O encantamento do encontro não programado era a oportunidade para o nosso exilado desfazer e entender certas informações que recebia da ex-Cidade Verde.
Logo uma mesa de bar brotava, para matar as saudades e também esclarecer sobre recentes notícias difíceis de acreditar.
A Cuiabá daquela época não tinha chope, novidade e paixão para os habituais usuários da geladinha cerveja Teutonia.
Conversa vai, chope vem, e as dúvidas a esclarecer:
- Meu irmão: é verdade que o único médico otorrino de Cuiabá é totalmente surdo?
- É.
- E que o arcebispo é agiota?
- É.
- Que o dono do Cartório de Registro de Imóveis é cego?
- É.
- E o Presidente da Associação Católica é separado da mulher?
- É.
Mais um chopinho e o encontro com o cuiabano distante é encerrado.
Essa lista antiga poderia ser facilmente aumentada, pois tenho um farto material para editar. Mas não é o meu ramo elaborar uma enciclopédia de coisas que só acontecem em Cuiabá.

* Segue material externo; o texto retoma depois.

**src/rtl/add8u_err_sweeper.sv**
```systemverilog
// Exhaustive error characterizer for an unsigned approximate adder: walks every
// operand pair, compares against the exact sum and accumulates MAE/EP/WCE statistics.
module add8u_err_sweeper #(
  parameter int W = 8
) (
  input  logic           clk,
  input  logic           rst,
  input  logic           start,
  input  logic           hold,
  output logic [W-1:0]   dut_a,
  output logic [W-1:0]   dut_b,
  input  logic [W:0]     dut_o,
  output logic           busy,
  output logic           done,
  output logic [3*W:0]   sum_abs_err,
  output logic [2*W:0]   err_cnt,
  output logic [W:0]     wce,
  output logic [W-1:0]   wce_a,
  output logic [W-1:0]   wce_b
);

  typedef enum logic [1:0] {
    S_IDLE  = 2'd0,
    S_RUN   = 2'd1,
    S_DRAIN = 2'd2,
    S_FIN   = 2'd3
  } state_t;

  state_t           state_r;
  logic [2*W-1:0]   idx_r;
  logic             s1_valid_r;
  logic [W:0]       s1_err_r;
  logic [W-1:0]     s1_a_r;
  logic [W-1:0]     s1_b_r;
  logic [W:0]       exact_s;
  logic [W:0]       err_s;
  logic             last_s;
  logic             s1_nz_s;

  function automatic logic [W:0] abs_diff(input logic [W:0] x, input logic [W:0] y);
    logic [W:0] d;
    if (x >= y) begin
      d = x - y;
    end else begin
      d = y - x;
    end
    return d;
  endfunction

  // The operand registers are the index itself, so A varies fastest and IDLE shows zero.
  assign dut_a = idx_r[W-1:0];
  assign dut_b = idx_r[2*W-1:W];

  // Error of the vector currently presented to the adder under test.
  always_comb begin
    exact_s = {1'b0, dut_a} + {1'b0, dut_b};
    err_s   = abs_diff(exact_s, dut_o);
    last_s  = (idx_r == {(2*W){1'b1}});
    s1_nz_s = (s1_err_r != {(W+1){1'b0}});
  end

  // Sequencer, sample stage and result accumulators.
  always_ff @(posedge clk) begin
    if (rst) begin
      state_r     <= S_IDLE;
      idx_r       <= {(2*W){1'b0}};
      s1_valid_r  <= 1'b0;
      s1_err_r    <= {(W+1){1'b0}};
      s1_a_r      <= {W{1'b0}};
      s1_b_r      <= {W{1'b0}};
      busy        <= 1'b0;
      done        <= 1'b0;
      sum_abs_err <= {(3*W+1){1'b0}};
      err_cnt     <= {(2*W+1){1'b0}};
      wce         <= {(W+1){1'b0}};
      wce_a       <= {W{1'b0}};
      wce_b       <= {W{1'b0}};
    end else begin
      done <= 1'b0;
      if (s1_valid_r) begin
        sum_abs_err <= sum_abs_err + {{(2*W){1'b0}}, s1_err_r};
        err_cnt     <= err_cnt + {{(2*W){1'b0}}, s1_nz_s};
        // Strict compare keeps the earliest vector on ties.
        if (s1_err_r > wce) begin
          wce   <= s1_err_r;
          wce_a <= s1_a_r;
          wce_b <= s1_b_r;
        end
      end
      case (state_r)
        S_IDLE: begin
          s1_valid_r <= 1'b0;
          if (start) begin
            state_r     <= S_RUN;
            busy        <= 1'b1;
            idx_r       <= {(2*W){1'b0}};
            sum_abs_err <= {(3*W+1){1'b0}};
            err_cnt     <= {(2*W+1){1'b0}};
            wce         <= {(W+1){1'b0}};
            wce_a       <= {W{1'b0}};
            wce_b       <= {W{1'b0}};
          end
        end
        S_RUN: begin
          if (!hold) begin
            s1_valid_r <= 1'b1;
            s1_err_r   <= err_s;
            s1_a_r     <= dut_a;
            s1_b_r     <= dut_b;
            if (last_s) begin
              state_r <= S_DRAIN;
              idx_r   <= {(2*W){1'b0}};
            end else begin
              idx_r <= idx_r + {{(2*W-1){1'b0}}, 1'b1};
            end
          end else begin
            s1_valid_r <= 1'b0;
          end
        end
        S_DRAIN: begin
          s1_valid_r <= 1'b0;
          busy       <= 1'b0;
          done       <= 1'b1;
          state_r    <= S_FIN;
        end
        S_FIN: begin
          s1_valid_r <= 1'b0;
          state_r    <= S_IDLE;
        end
        default: begin
          s1_valid_r <= 1'b0;
          busy       <= 1'b0;
          state_r    <= S_IDLE;
        end
      endcase
    end
  end

endmodule
```
**config.mk**
```make
export PLATFORM = sky130hd
export DESIGN_NAME = add8u_err_sweeper
export DESIGN_NICKNAME = d
export VERILOG_FILES = /design/src/rtl/add8u_err_sweeper.sv
export SDC_FILE = /design/constraint.sdc
export NUM_CORES = 1
export LEC_CHECK = 0
export CORE_MARGIN = 2
export CORE_UTILIZATION = 45
export CTS_CLUSTER_DIAMETER = 50
export DETAILED_ROUTE_END_ITERATION = 12
export GPL_TIMING_DRIVEN = 0
export PLACE_DENSITY = 0.79
export SLEW_MARGIN = 20
export SYNTH_ARGS = -nofsm -noshare
export SYNTH_HDL_FRONTEND = slang
export SYNTH_SLANG_ARGS = --single-unit
```
**constraint.sdc**
```tcl
create_clock -name clk -period 4.6 [get_ports clk]
set_input_delay 0.92 -clock clk [delete_from_list [all_inputs] [get_ports clk]]
set_output_delay 0.92 -clock clk [all_outputs]
set_load 0.02 [all_outputs]
```
# After elaboration in Yosys (flattened, before gate mapping)
# Cells that the tools add are included.
[word_totals]
elab_cells = 70
mem_bits_rw = 0
n_memories = 0
rom_bits = 0
regBits = 113
inputBits = 13
output_inout_bits = 85
latch_bits = 0
[op_classes]
mux = 32
n_mul = 0
n_shift = 0
add_sub_neg = 6
n_div = 0
n_bitwise = 1
n_eq_ne = 7
reduce_logical = 9
n_lt_le_gt_ge = 2
[op_table]
columns = ["cell", "count"]
rows = [
  ["25-bit two-way mux", 3],
  ["8-bit two-way mux", 8],
  ["17-bit two-way mux", 3],
  ["16-bit two-way mux", 3],
  ["9-bit two-way mux", 5],
  ["16-bit one-hot mux with 2 select lines", 1],
  ["25-bit by 9-bit adder with 25-bit output", 1],
  ["9-bit subtractor", 2],
  ["17-bit by 1-bit adder with 17-bit output", 1],
  ["16-bit by 1-bit adder with 16-bit output, second input constant", 1],
  ["16-bit == test, second input constant", 1],
  ["8-bit by 8-bit adder with 9-bit output", 1],
  ["9-bit greater-or-equal comparator", 1],
  ["9-bit greater-than comparator", 1],
  ["9-bit nonzero test", 1],
  ["2-bit one-hot mux with 4 select lines", 1],
  ["2-bit two-way mux", 3],
  ["2-bit inequality test, second input constant", 3],
  ["3-bit AND reduction", 2],
  ["2-bit == test, second input constant", 2],
  ["1-bit one-hot mux with 2 select lines", 2],
  ["2-bit AND reduction", 2],
  ["2-bit nonzero test", 2],
  ["1-bit two-way mux", 3],
  ["4 further kinds", 4],
]

# Longest topological paths before layout
[logic_depth]
ltp_word = 5
ltp_mapped = 18
mapped_depth_nobuf = 16

# Worst setup path after synthesis
# OpenSTA, ideal clock, no wires.
[synth_timing]
path_type = "register to register"
start = "register idx_r[9]"
end = "register s1_err_r[7]"
setup_time_ns = 0.086
synth_period_minus_slack_ns = 3.677
t_arrival_ns = 3.591
slack_ns = 0.923
path_stages_with_launch = 19
t_required_ns = 4.514
path_buffers = 2
cell_sequence = "dfxtp_1 ha_1 a21o_1 a21oi_1 nor2b_1 o21a_1 nor4_1 nor3_1 xor2_1 ha_1 buf_6 a21oi_4 nand2_2 or2_0 a211o_1 buf_6 o211ai_1 xor2_1 a211oi_1"
[synth_between]
elab_chain_cells = 3
elab_cells_between_ends = 5
classes_between = "add/sub: 3; order compare: 1; mux: 1"
[synth_lines]
columns = ["item", "line", "text"]
rows = [
  ["start, declared", "30", "logic [2*W-1:0] idx_r;"],
  ["start signal, assigned", "66", "idx_r <= {(2*W){1'b0}};"],
  ["start signal, assigned", "96", "idx_r <= {(2*W){1'b0}};"],
  ["start signal, assigned", "112", "idx_r <= {(2*W){1'b0}};"],
  ["8-bit by 8-bit adder with 9-bit output *", "56", "exact_s = {1'b0, dut_a} + {1'b0, dut_b};"],
  ["9-bit subtractor (tied with other cells)", "45", "d = y - x;"],
  ["9-bit two-way mux *", "42", "if (x >= y) begin"],
  ["end signal, assigned", "68", "s1_err_r <= {(W+1){1'b0}};"],
  ["end signal, assigned", "107", "s1_err_r <= err_s;"],
  ["end, declared", "32", "logic [W:0] s1_err_r;"],
]
# Mark *: on every way between the ends. The rest lies on a longest branch, timed or not.
# A chain may end at the register's enable or synchronous reset.

# Final worst setup path
[layout_timing]
start = "register idx_r[0]"
end = "register s1_err_r[4]"
# The elaborated chain is that of the path after synthesis.

==> flow_summary_export.csv <==
group,metric,value,unit
run_status,status,"completed",
place,portBuffers,97,
setup_path,required,4.88,ns
timing,drv_slew,0,
logic_synthesis,synth_area_leaders,"dfxtp_1 (36%), ha_1 (9.8%), a21oi_1 (5.4%)",
setup_path,startpoint,"idx_r[0]",
setup_path,critPathKind,"reg -> reg",
logic_synthesis,syn-num-nets,821,
setup_path,reg2regPathDepth,17,
setup_path,cp_slowest_stage_delay,0.41,ns
logic_synthesis,synth_edf_count,0,
die,floorplan.initialDensity,45.6,%
place,gp_congestion,0.885,
setup_path,r2r_setup_slack,0.61,ns
setup_path,cp_slowest_cell,"dfxtp_1",
setup_path,worstReg2RegEnd,"s1_err_r[4]",
timing,max_freq,251,MHz
final_layout,utilization,58.4,%
die,coreArea,0.0137,sq mm
logic_synthesis,ys_seq_elements,113,
setup_path,endpoint,"s1_err_r[4]",
grt,gr-total-overflow,0,
setup_path,startpoint_type,"flip-flop",
die,rows,43,
detailed_routing,routed.top_layer,"met4",
logic_synthesis,netlist_area,0.00625,sq mm
timing,finalHoldViolCount,0,
logic_synthesis,yosysUniqueCellTypes,54,
detailed_routing,wl_met3,917,microns
clock_tree,post_cts_resize_count,0,
die,die_h,122,microns
logic_synthesis,synth_top_cell_by_area,"dfxtp_1",
timing,holdWs,0.457,ns
setup_path,regToRegStartpoint,"idx_r[0]",
detailed_routing,vias,5731,
clock_tree,cts_tree,"built",
clock_tree,root_buffer,"clkbuf_16",
detailed_routing,drt_wl_total,15500,microns
place,hpwl,11300,microns
grt,grt_max_degree,17,
detailed_routing,dr.pass1.iters,5,
die,die_w,122,microns
job,drv_cap,0,
setup_path,worstPathArrival,4.27,ns
clock_tree,cts_buffers,17,
detailed_routing,drc,0,
die,io_pins,98,
logic_synthesis,synthFlopType,"dfxtp_1",
clock_tree,htreeDepth,4,
clock_tree,cts.hold.buffers_added,0,
final_layout,syn_to_final_growth,28.2,%
logic_synthesis,seq_area_frac_synth,36.2,%
clock_tree,clockBufferDepth,2,
clock_tree,clkLatencyLatePin,0.41,ns
power,powerDensity,390,mW/mm^2
detailed_routing,drtIter0Drc,298,
timing,clock_skew,0.00551,ns
logic_synthesis,syn_avg_cell_area,8.28,sq um
power,p_leak,2.94,nW
setup_path,path_max_fanout,7,
timing,setup_viol_count_final,0,
logic_synthesis,synth-async-reset-ratio,0,%
grt,groute.usage.overall,21.5,%
logic_synthesis,synthCells,755,
grt,antenna_found_initial,0,
timing,grt_setup_unrepaired,"no",
clock_tree,clk_pin_slew,0.06,ns
clock_tree,cts_sinks,113,
detailed_routing,viasPerCell,5.39,
detailed_routing,wire_per_inst,14.6,microns
logic_synthesis,synth_top_area_share,36.2,%
logic_synthesis,yosysWarnings,0,
timing,slew_headroom,42.3,%
timing,tns,0,ns
timing,tightestPinTransition,0.857,ns
grt,grt_pass1_vias,5310,
final_layout,n_antenna_cell,0,
detailed_routing,wl_met2,7460,microns
grt,grt_pass1_wl,25300,microns
clock_tree,post_cts_buffers,0,
detailed_routing,postRouteAntennaNets,0,
timing,min_period,3.99,ns
final_layout,layout-drive-gt1-share,5.43,%
setup_path,end_kind,"flip-flop",
detailed_routing,wl_met1,6900,microns
die,die_area,0.0148,sq mm
setup_path,crit_chain,"ha_1 -> fa_1 -> a21o_1 -> a21oi_1 -> o21bai_1 -> a21oi_1 -> xnor2_1 -> ha_1 -> clkbuf_2 -> nand4_1 -> nor2_1 -> or2_0 -> a211o_1 -> buf_6 -> mux2i_1 -> xnor2_1 -> a211oi_2",
final_layout,layout.nets,937,
power,vdd_ir_drop_max,0.287,mV
timing,finalCritPeriodShare,86.6,%
worst_hold_path,hold_class,"reg -> reg",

Sem querer ofender o brioso povo paraguaio, essas coisas até no Paraguai dão cadeia, segundo o nosso Oráculo do Porto.
Pela televisão o público de Mato Grosso é informado por um dos responsáveis pelo Hospital do Câncer de Cuiabá de que há cinco anos o hospital está sem o aparelho de Mamografia.
Não se trata de fazer humor ofensivo, mas é a realidade de uma cidade que trouxe artistas e modelos de fora para a encenação da morte do filho de Deus, acontecida há dois mil anos.
Deus mandou o seu filho à Terra para nos salvar. Quantos filhos de Deus morrem diariamente no nosso Estado por descaso das nossas autoridades?
Sei que os exames complementares para o diagnóstico e tratamento dessa doença que cada vez mata mais pessoas, não respeitando idade, classe social, credo ou raça, são importantíssimos, ainda mais em um hospital de câncer.
Faltam aparelhos e especialistas para atender à demanda de broncoscopia e ultrassonografia. Para a realização desses exames, é necessária a colaboração e a boa vontade de médicos da rede privada.
Esses mesmos médicos são chamados pelo governo de mafiosos, preguiçosos e mercenários, além de incompetentes para administrar um hospital público, e até para resolver a grave situação da saúde pública de Cuiabá.
O hospital do Câncer de Cuiabá é o único nessa especialidade que atende pacientes do SUS. É filantrópico, e recebe apoio da sociedade mato- grossense - que paga impostos aviltantes e as extravagâncias dos nossos governantes.
É doloroso abordar esse assunto, ainda mais para um médico vítima indireta dessa doença.
As cicatrizes da morte anunciada jamais fecharão para o acompanhante dessa verdadeira tragédia, onde nunca faltaram os recursos mais modernos da medicina.
Talvez, após assistirem à peça teatral do suplício de Cristo na cruz, as nossas autoridades se comovam com o destino de centenas de cancerosos que morrem crucificados nas desumanas filas de espera para consultas e exames laboratoriais. Isto, quando não morrem nas portas e nos corredores dos nossos hospitais.
Que a Semana Santa seja o momento propício para revermos valores e escolhermos o caminho da salvação, que é a atenção para com os pobres e doentes.
Vamos quebrar a corrente de que certas coisas só acontecem em Cuiabá, terra de gente boa e solidária, vítima principal dos desmandos dos poderosos.